# Congested Rat - Strange Breathing



## jld5558 (Mar 5, 2014)

Hi there,

I have a 1.5 year old, male, white rat named Remmy. For the past three weeks, he's been sneezing and has sounded congested. I figured he just had a cold, so I wanted to wait it out. In the past week he has begun breathing strangely. Every so often, he opens his mouth and seems to heave. It's not like a vomit heave. You can see a video of it here: http://www.youtube.com/watch?v=W4BSLxyae3s&feature=youtu.be

Other than this, he seems to be okay. He's eating, drinking, and playing. His poop is normal, and he's keeping himself well groomed. 

Any help you can offer is greatly appreciated.

Thank you!


----------



## nanashi7 (Jun 5, 2013)

He likely has a URI and needs medication.
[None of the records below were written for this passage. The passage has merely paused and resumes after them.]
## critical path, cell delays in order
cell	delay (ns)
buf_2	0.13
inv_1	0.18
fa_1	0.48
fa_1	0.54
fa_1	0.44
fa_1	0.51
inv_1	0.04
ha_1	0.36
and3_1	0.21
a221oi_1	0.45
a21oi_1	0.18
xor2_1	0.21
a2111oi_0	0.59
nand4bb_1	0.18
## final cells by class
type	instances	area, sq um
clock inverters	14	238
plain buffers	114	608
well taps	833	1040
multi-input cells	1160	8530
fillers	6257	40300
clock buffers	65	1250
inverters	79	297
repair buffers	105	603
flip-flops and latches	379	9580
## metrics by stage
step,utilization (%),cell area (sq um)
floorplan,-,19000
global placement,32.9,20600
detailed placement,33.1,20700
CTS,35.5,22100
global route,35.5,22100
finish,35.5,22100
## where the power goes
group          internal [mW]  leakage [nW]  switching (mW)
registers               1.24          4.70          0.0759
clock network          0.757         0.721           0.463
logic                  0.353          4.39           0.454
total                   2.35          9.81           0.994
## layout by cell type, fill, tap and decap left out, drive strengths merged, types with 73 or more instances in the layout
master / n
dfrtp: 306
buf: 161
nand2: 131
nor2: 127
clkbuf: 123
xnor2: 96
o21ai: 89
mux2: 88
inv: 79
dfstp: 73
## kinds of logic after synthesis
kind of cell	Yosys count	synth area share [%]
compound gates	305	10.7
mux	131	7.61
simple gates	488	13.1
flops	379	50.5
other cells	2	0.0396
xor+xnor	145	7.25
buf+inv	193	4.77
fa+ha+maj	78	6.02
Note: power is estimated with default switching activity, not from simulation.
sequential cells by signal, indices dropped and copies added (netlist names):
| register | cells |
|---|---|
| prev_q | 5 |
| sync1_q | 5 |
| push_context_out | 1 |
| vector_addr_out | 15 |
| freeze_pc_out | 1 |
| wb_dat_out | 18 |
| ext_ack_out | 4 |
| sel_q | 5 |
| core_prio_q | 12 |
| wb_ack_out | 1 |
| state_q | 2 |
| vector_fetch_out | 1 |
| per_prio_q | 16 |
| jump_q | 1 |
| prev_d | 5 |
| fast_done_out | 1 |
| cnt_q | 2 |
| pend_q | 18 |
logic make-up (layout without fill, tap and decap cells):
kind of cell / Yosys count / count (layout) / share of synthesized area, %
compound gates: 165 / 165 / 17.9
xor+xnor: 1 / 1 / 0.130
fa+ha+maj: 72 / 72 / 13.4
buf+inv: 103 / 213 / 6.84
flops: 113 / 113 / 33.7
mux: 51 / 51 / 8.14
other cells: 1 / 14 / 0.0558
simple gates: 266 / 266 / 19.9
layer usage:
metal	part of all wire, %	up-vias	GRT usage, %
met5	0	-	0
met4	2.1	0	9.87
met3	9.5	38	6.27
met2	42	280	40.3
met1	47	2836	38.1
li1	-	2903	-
[config.mk]
export PLATFORM = sky130hd
export DESIGN_NAME = mpc_pin_config
export DESIGN_NICKNAME = d
export VERILOG_FILES = /design/src/hw/mpc_pin_config.v
export VERILOG_INCLUDE_DIRS = /design/src /design/src/hw
export SDC_FILE = /design/constraint.sdc
export NUM_CORES = 1
export LEC_CHECK = 0
export CAP_MARGIN = 30
export CELL_PAD_IN_SITES_DETAIL_PLACEMENT = 1
export CELL_PAD_IN_SITES_GLOBAL_PLACEMENT = 1
export CORE_MARGIN = 4
export CORE_UTILIZATION = 48
export DETAILED_ROUTE_END_ITERATION = 6
export DONT_BUFFER_PORTS = 1
export PLACE_DENSITY_LB_ADDON = 0.2
export SLEW_MARGIN = 40
export SYNTH_ARGS = -nofsm -noshare
export SYNTH_HDL_FRONTEND = slang
export SYNTH_SLANG_ARGS = --single-unit
[constraint.sdc]
create_clock -name ref_clk -period 4.2 [get_ports ref_clk]
set_input_delay 0.42 -clock ref_clk [delete_from_list [all_inputs] [get_ports ref_clk]]
set_output_delay 0.42 -clock ref_clk [all_outputs]
set_load 0.05 [all_outputs]
<file path="src/design/dyn_start_regs.svh">
`ifndef DYN_START_REGS_SVH
`define DYN_START_REGS_SVH
// register indices; byte address is four times the index
`define IDX_TEMP_R1 8'h25
`define IDX_OP_R1 8'h33
`define IDX_CTRL1 8'h36
`define IDX_CTRL2 8'h37
`define IDX_LOW_R1 8'h4e
`define IDX_START_R1 8'h67
`define IDX_HYST_A 8'h6d
`define IDX_HYST_B 8'h6e
`define IDX_CONFIG 8'h7c
`define IDX_STATUS 8'h7d
// control one fields, channel order remote1, local, remote2; then the config register offset-64 bit
`define BIT_CYC_R2_LSB 0
`define BIT_CAP_BASE 2
`define BIT_DYN_BASE 5
`define BIT_OFFSET64 0
// reset values
`define RST_OP 8'ha4
`define RST_LOW 8'h01
`define RST_HIGH 8'h7f
`define RST_HYST_A 8'h44
`define RST_HYST_B 8'h40
`define RST_CTRL 8'h00
`define RST_START 8'h5a
// arithmetic constants, degrees, quarter degrees or monitoring cycles
`define FLOOR_TWOS (-12'sd127)
`define FLOOR_OFF64 (-12'sd64)
`define OFF64_BIAS 12'sd64
`define RISE_MIN_Q 12'sd1
`define LONG_STEP 12'sd1
`define SHORT_N_MIN 11'h008
`endif

</file>
<file path="src/design/dyn_start_pkg.sv">
package dyn_start_pkg;
typedef logic [7:0] temp_code_t;
typedef struct packed {
    temp_code_t op;
    temp_code_t low;
    temp_code_t high;
    logic [3:0] hyst;
    logic [2:0] code;
} chan_cfg_t;
typedef struct packed {
    logic sel;
    logic write;
    logic [7:0] idx;
} ahb_req_t;
endpackage

</file>
<file path="src/design/dyn_start_channel.sv">
`timescale 1ns/1ns
`include "dyn_start_regs.svh"
module dyn_start_channel (
    input wire logic clk, // system clock
    input wire logic rst_n, // async reset, low
    input wire logic tick, // monitoring cycle done
    input wire logic enable, // dynamic adjust on
    input wire logic offset64, // offset-64 coding
    input wire logic [9:0] temp, // code plus 2 fraction bits
    input wire dyn_start_pkg::chan_cfg_t cfg, // limits and code
    input wire logic sw_wr, // software write
    input wire logic [7:0] sw_data, // software data
    output logic [7:0] start_temp, // start temperature
    output logic below // temp below start
);
// code to signed degrees
function automatic logic signed [11:0] deg(input logic [7:0] c, input logic o);
    deg = o ? $signed({4'h0, c}) - `OFF64_BIAS : $signed({{4{c[7]}}, c});
endfunction
logic signed [11:0] t_q, prev_q, rise_q, start_d, op_d, low_d, high_d, hyst_d;
logic signed [11:0] floor_d, step, next_d, next_c;
logic [10:0] cyc_cnt, n_mask, l_mask;
logic short_c, long_c, active;
assign t_q = (deg(temp[9:2], offset64) <<< 2) + $signed({10'h0, temp[1:0]});
assign start_d = deg(start_temp, offset64);
assign op_d = deg(cfg.op, offset64);
assign low_d = deg(cfg.low, offset64);
assign high_d = deg(cfg.high, offset64);
assign hyst_d = $signed({8'h0, cfg.hyst});
assign floor_d = offset64 ? `FLOOR_OFF64 : `FLOOR_TWOS;
assign rise_q = t_q - prev_q;
// short every n, long every 2n monitoring cycles
assign n_mask = (`SHORT_N_MIN << cfg.code) - 11'h001;
assign l_mask = {n_mask[9:0], 1'b1};
assign short_c = tick && ((cyc_cnt & n_mask) == n_mask);
assign long_c = tick && ((cyc_cnt & l_mask) == l_mask);
// below start the loop is parked
assign active = enable && (t_q >= (start_d <<< 2));
// step and clamp; nothing happens inside the band
always_comb begin
    step = 12'sd0;
    if (short_c && t_q > ((op_d - hyst_d) <<< 2) && rise_q > `RISE_MIN_Q) begin
        step = step - (rise_q >>> 1);
    end
    if (long_c && t_q > (op_d <<< 2)) begin
        step = step - `LONG_STEP;
    end
    if (long_c && t_q < (low_d <<< 2) && start_d < high_d && start_d < op_d && t_q > (start_d <<< 2)) begin
        step = step + `LONG_STEP;
    end
    next_d = start_d + step;
    if (next_d > high_d) begin
        next_d = high_d;
    end
    if (next_d < floor_d) begin
        next_d = floor_d;
    end
    next_c = offset64 ? next_d + `OFF64_BIAS : next_d;
end
// cycle counter and previous sample
always_ff @(posedge clk or negedge rst_n) begin
    if (!rst_n) begin
        cyc_cnt <= 11'h000;
        prev_q <= 12'sd0;
    end else if (tick) begin
        cyc_cnt <= cyc_cnt + 11'h001;
        prev_q <= t_q;
    end
end
// start temperature; software write wins over a step
always_ff @(posedge clk or negedge rst_n) begin
    if (!rst_n) begin
        start_temp <= `RST_START;
    end else if (sw_wr) begin
        start_temp <= sw_data;
    end else if (active && step != 12'sd0) begin
        start_temp <= next_c[7:0];
    end
end
// fan off or minimum indication
always_ff @(posedge clk or negedge rst_n) begin
    if (!rst_n) begin
        below <= 1'b0;
    end else begin
        below <= t_q < (start_d <<< 2);
    end
end
endmodule

</file>
<file path="src/design/dynamic_fan_start_temp_adjust.sv">
// What this block does
// - no start change while temp is inside operating band and above low limit
// - above op minus hysteresis, short cycle lowers start by twice the rise
// - rise of 0.25 degree or less since the previous monitoring cycle gives no reduction
// - above operating point, each long cycle lowers start by one degree more
// - between op minus hysteresis and op, long cycle changes nothing
// - long cycle raises start only when all four conditions hold
// - adjusted start never exceeds the channel high limit, except a limit below the floor, where the floor wins
// - start floor is -127 twos complement or -64 offset-64
// - temp below start parks fan and suspends adjustment
// - capture bit two copies remote1 temp to its op on overheat
// - capture bit three copies local temp to its op on overheat
// - capture bit four copies remote2 temp to its op on overheat
// - bit five enables remote1 dynamic adjust, else fixed
// - bit six enables local dynamic adjust, else fixed
// - bit seven enables remote2 dynamic adjust, else fixed
// - short cycle every n, long every 2n, n from 8 to 1024
//
// The AHB-Lite slave port is this design's own decision.
`timescale 1ns/1ns
`include "dyn_start_regs.svh"
module dynamic_fan_start_temp_adjust (
    input wire logic hclk, // bus clock
    input wire logic hresetn, // async reset, low
    input wire logic hsel, // slave select
    input wire logic [31:0] haddr, // byte address
    input wire logic [1:0] htrans, // transfer type
    input wire logic hwrite, // write when high
    input wire logic [2:0] hsize, // transfer size
    input wire logic [31:0] hwdata, // write data
    input wire logic hready, // bus ready
    output logic hreadyout, // slave ready
    output logic hresp, // always okay
    output logic [31:0] hrdata, // read data
    input wire logic overheat_pin_n, // async pin, low
    input wire logic monitor_done, // cycle end pulse
    input wire logic [9:0] temp_remote1, // remote1 reading
    input wire logic [9:0] temp_local, // local reading
    input wire logic [9:0] temp_remote2, // remote2 reading
    output logic [2:0][7:0] fan_start_temp, // per channel
    output logic [2:0] fan_below_start // per channel
);

// ----------------------------------------
// declarations
// ----------------------------------------
logic [9:0] temps [3];
logic [7:0] op_point [3];
logic [7:0] low_limit [3];
logic [7:0] high_limit [3];
logic [7:0] hyst_ab;
logic [7:0] hyst_c;
logic [7:0] ctrl_one;
logic [7:0] ctrl_two;
logic [7:0] config_reg;
logic [3:0] hyst_sel [3];
logic [2:0] code_sel [3];
logic [2:0] start_wr;
logic ovh_meta;
logic ovh_sync;
logic overheat_act;
dyn_start_pkg::ahb_req_t req;
dyn_start_pkg::ahb_req_t next_req;
logic addr_ok;
logic wr_phase;
logic rd_wait;
logic [7:0] wr_byte;
logic [31:0] next_rdata;

assign temps[0] = temp_remote1;
assign temps[1] = temp_local;
assign temps[2] = temp_remote2;

// ----------------------------------------
// overheat pin synchroniser
// ----------------------------------------
// two stages; only the second is looked at
always_ff @(posedge hclk or negedge hresetn) begin
    if (!hresetn) begin
        ovh_meta <= 1'b1;
        ovh_sync <= 1'b1;
    end else begin
        ovh_meta <= overheat_pin_n;
        ovh_sync <= ovh_meta;
    end
end

// pin is active low
assign overheat_act = !ovh_sync;

// ----------------------------------------
// bus address phase
// ----------------------------------------
// word aligned, inside the small window of indices
assign addr_ok = (haddr[31:10] == 22'h0) && (haddr[1:0] == 2'b00);

// a request is taken when selected, nonseq or seq, and bus ready
always_comb begin
    next_req.sel = hsel && htrans[1] && hready;
    next_req.write = hwrite;
    next_req.idx = addr_ok ? haddr[9:2] : 8'h00;
end

// hold the address phase for the data phase
always_ff @(posedge hclk or negedge hresetn) begin
    if (!hresetn) begin
        req <= '0;
    end else if (hready) begin
        req <= next_req;
    end
end

// write lands in the data phase, registers take it at its end
assign wr_phase = req.sel && req.write;
assign wr_byte = hwdata[7:0];

// ----------------------------------------
// bus ready and response
// ----------------------------------------
// reads take one wait state so a write just before is visible
always_ff @(posedge hclk or negedge hresetn) begin
    if (!hresetn) begin
        hreadyout <= 1'b1;
        rd_wait <= 1'b0;
    end else if (next_req.sel && !next_req.write) begin
        hreadyout <= 1'b0;
        rd_wait <= 1'b1;
    end else begin
        hreadyout <= 1'b1;
        rd_wait <= 1'b0;
    end
end

// no error cases; unmapped space reads zero
always_ff @(posedge hclk or negedge hresetn) begin
    if (!hresetn) begin
        hresp <= 1'b0;
    end else begin
        hresp <= 1'b0;
    end
end

// ----------------------------------------
// shared control registers
// ----------------------------------------
// control one: capture and enable bits, cycle code lsb
always_ff @(posedge hclk or negedge hresetn) begin
    if (!hresetn) begin
        ctrl_one <= `RST_CTRL;
    end else if (wr_phase && req.idx == `IDX_CTRL1) begin
        ctrl_one <= wr_byte;
    end
end

// control two: cycle codes
always_ff @(posedge hclk or negedge hresetn) begin
    if (!hresetn) begin
        ctrl_two <= `RST_CTRL;
    end else if (wr_phase && req.idx == `IDX_CTRL2) begin
        ctrl_two <= wr_byte;
    end
end

// hysteresis for remote1 and local
always_ff @(posedge hclk or negedge hresetn) begin
    if (!hresetn) begin
        hyst_ab <= `RST_HYST_A;
    end else if (wr_phase && req.idx == `IDX_HYST_A) begin
        hyst_ab <= wr_byte;
    end
end

// hysteresis for remote2, upper nibble only
always_ff @(posedge hclk or negedge hresetn) begin
    if (!hresetn) begin
        hyst_c <= `RST_HYST_B;
    end else if (wr_phase && req.idx == `IDX_HYST_B) begin
        hyst_c <= {wr_byte[7:4], 4'h0};
    end
end

// coding select; changing it does not recode stored values
always_ff @(posedge hclk or negedge hresetn) begin
    if (!hresetn) begin
        config_reg <= `RST_CTRL;
    end else if (wr_phase && req.idx == `IDX_CONFIG) begin
        config_reg <= {7'h00, wr_byte[`BIT_OFFSET64]};
    end
end

// per channel field selection
assign hyst_sel[0] = hyst_ab[7:4];
assign hyst_sel[1] = hyst_ab[3:0];
assign hyst_sel[2] = hyst_c[7:4];
assign code_sel[0] = ctrl_two[2:0];
assign code_sel[1] = ctrl_two[5:3];
assign code_sel[2] = {ctrl_two[7:6], ctrl_one[`BIT_CYC_R2_LSB]};

// ----------------------------------------
// per channel registers and adjusters
// ----------------------------------------
for (genvar g = 0; g < 3; g++) begin : gen_chan
    localparam logic [7:0] OP_IDX = `IDX_OP_R1 + 8'(g);
    localparam logic [7:0] LOW_IDX = `IDX_LOW_R1 + 8'(2 * g);
    localparam logic [7:0] HIGH_IDX = `IDX_LOW_R1 + 8'(2 * g + 1);
    localparam logic [7:0] START_IDX = `IDX_START_R1 + 8'(g);
    dyn_start_pkg::chan_cfg_t cfg;

    // overheat capture beats a software write in the same cycle
    always_ff @(posedge hclk or negedge hresetn) begin
        if (!hresetn) begin
            op_point[g] <= `RST_OP;
        end else if (overheat_act && ctrl_one[`BIT_CAP_BASE + g]) begin
            op_point[g] <= temps[g][9:2];
        end else if (wr_phase && req.idx == OP_IDX) begin
            op_point[g] <= wr_byte;
        end
    end

    // low limit
    always_ff @(posedge hclk or negedge hresetn) begin
        if (!hresetn) begin
            low_limit[g] <= `RST_LOW;
        end else if (wr_phase && req.idx == LOW_IDX) begin
            low_limit[g] <= wr_byte;
        end
    end

    // high limit, also the upper clamp
    always_ff @(posedge hclk or negedge hresetn) begin
        if (!hresetn) begin
            high_limit[g] <= `RST_HIGH;
        end else if (wr_phase && req.idx == HIGH_IDX) begin
            high_limit[g] <= wr_byte;
        end
    end

    assign start_wr[g] = wr_phase && req.idx == START_IDX;
    assign cfg.op = op_point[g];
    assign cfg.low = low_limit[g];
    assign cfg.high = high_limit[g];
    assign cfg.hyst = hyst_sel[g];
    assign cfg.code = code_sel[g];

    // one adjuster per channel, own limits and cycle code
    dyn_start_channel u_chan (
        .clk(hclk),
        .rst_n(hresetn),
        .tick(monitor_done),
        .enable(ctrl_one[`BIT_DYN_BASE + g]),
        .offset64(config_reg[`BIT_OFFSET64]),
        .temp(temps[g]),
        .cfg(cfg),
        .sw_wr(start_wr[g]),
        .sw_data(wr_byte),
        .start_temp(fan_start_temp[g]),
        .below(fan_below_start[g])
    );
end

// ----------------------------------------
// read path
// ----------------------------------------
// decoded during the wait state, after any prior write
always_comb begin
    next_rdata = 32'h0000_0000;
    for (int i = 0; i < 3; i++) begin
        if (req.idx == `IDX_OP_R1 + 8'(i)) begin
            next_rdata = {24'h0, op_point[i]};
        end
        if (req.idx == `IDX_LOW_R1 + 8'(2 * i)) begin
            next_rdata = {24'h0, low_limit[i]};
        end
        if (req.idx == `IDX_LOW_R1 + 8'(2 * i + 1)) begin
            next_rdata = {24'h0, high_limit[i]};
        end
        if (req.idx == `IDX_START_R1 + 8'(i)) begin
            next_rdata = {24'h0, fan_start_temp[i]};
        end
        if (req.idx == `IDX_TEMP_R1 + 8'(i)) begin
            next_rdata = {24'h0, temps[i][9:2]};
        end
    end
    case (req.idx)
        `IDX_CTRL1: begin
            next_rdata = {24'h0, ctrl_one};
        end
        `IDX_CTRL2: begin
            next_rdata = {24'h0, ctrl_two};
        end
        `IDX_HYST_A: begin
            next_rdata = {24'h0, hyst_ab};
        end
        `IDX_HYST_B: begin
            next_rdata = {24'h0, hyst_c};
        end
        `IDX_CONFIG: begin
            next_rdata = {24'h0, config_reg};
        end
        `IDX_STATUS: begin
            next_rdata = {29'h0, fan_below_start};
        end
        default: begin
        end
    endcase
end

// read data stands from the wait state until the next read
always_ff @(posedge hclk or negedge hresetn) begin
    if (!hresetn) begin
        hrdata <= 32'h0000_0000;
    end else if (rd_wait) begin
        hrdata <= next_rdata;
    end
end

endmodule

</file>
Rats don't get "colds". If you can get him to an exotic vet, something like Baytril/Amoxi combo should help.

Until then, dark chocolate and raw honey can provide symptom relief.


----------



## jld5558 (Mar 5, 2014)

Thank you so much


----------



## Isamurat (Jul 27, 2012)

Hes really not well, the funny side movements is flank breathing and a sign he is struggling to get enough air as is the opening his mouth that hes doing. Its likley he has pneumonia or something impinging on his lung capacity like abcesses in his lungs or even something pressing on his throat. You need to get him to the vet as soon as possible and on a good dose of antibiotics. If you have any in the house I would put him on metacam, baytril and amoxycillin, if its pnumonia it can bring a healthy rat down in days. I lost a boy to it in 3 days, from perfect health and whilst throwing all the meds me and the vet could think of. If you or a friend has a bronchial dilator asthma inhaler you can use this to give him temporary relief. Put him in a tupperware box, lift the lid slightly and puff a couple of times into it, then close the lid for 10 second and the take him out. You can repeat every 6 hours. Its a good emergency response.


----------



## LeStan82 (Dec 31, 2013)

He is definitely having trouble breathing and needs antibiotics fast.


----------



## JoshDeMott2010 (Aug 25, 2007)

He needs an emergency run to the vet ASAP... Or he is likely to not live much longer... He at the least has an infection and there is something that is causing him to not be able to breathe properly... Rats are extremely prone to respiratory infections and they seem to easily get other infections as well as pneumonia quite easily in certain conditions....Nanash knows her stuff too so make sure you consider her advice after your vet visit...


----------